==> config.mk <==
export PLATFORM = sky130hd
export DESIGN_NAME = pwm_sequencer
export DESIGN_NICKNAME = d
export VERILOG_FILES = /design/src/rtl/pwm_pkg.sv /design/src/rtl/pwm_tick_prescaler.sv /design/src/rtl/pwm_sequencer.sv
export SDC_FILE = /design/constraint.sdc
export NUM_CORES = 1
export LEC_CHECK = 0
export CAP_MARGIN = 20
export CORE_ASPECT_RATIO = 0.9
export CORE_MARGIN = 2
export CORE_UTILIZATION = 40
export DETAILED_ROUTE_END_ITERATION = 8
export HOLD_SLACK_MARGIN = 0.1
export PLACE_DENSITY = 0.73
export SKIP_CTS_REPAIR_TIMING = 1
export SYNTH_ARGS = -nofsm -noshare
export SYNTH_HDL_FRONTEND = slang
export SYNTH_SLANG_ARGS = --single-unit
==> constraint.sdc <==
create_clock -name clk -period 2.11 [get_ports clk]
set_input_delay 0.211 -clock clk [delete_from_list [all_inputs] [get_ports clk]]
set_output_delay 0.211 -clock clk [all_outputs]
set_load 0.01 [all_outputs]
-*-*-
**DIRECTIONS FOR THIS TASK:** The answer should hold the lines from the one containing "export CORE_MARGIN = 2" through the end of the entries above, set down exactly, with both ends included.

**YOUR RESPONSE:**
export CORE_MARGIN = 2
export CORE_UTILIZATION = 40
export DETAILED_ROUTE_END_ITERATION = 8
export HOLD_SLACK_MARGIN = 0.1
export PLACE_DENSITY = 0.73
export SKIP_CTS_REPAIR_TIMING = 1
export SYNTH_ARGS = -nofsm -noshare
export SYNTH_HDL_FRONTEND = slang
export SYNTH_SLANG_ARGS = --single-unit
==> constraint.sdc <==
create_clock -name clk -period 2.11 [get_ports clk]
set_input_delay 0.211 -clock clk [delete_from_list [all_inputs] [get_ports clk]]
set_output_delay 0.211 -clock clk [all_outputs]
set_load 0.01 [all_outputs]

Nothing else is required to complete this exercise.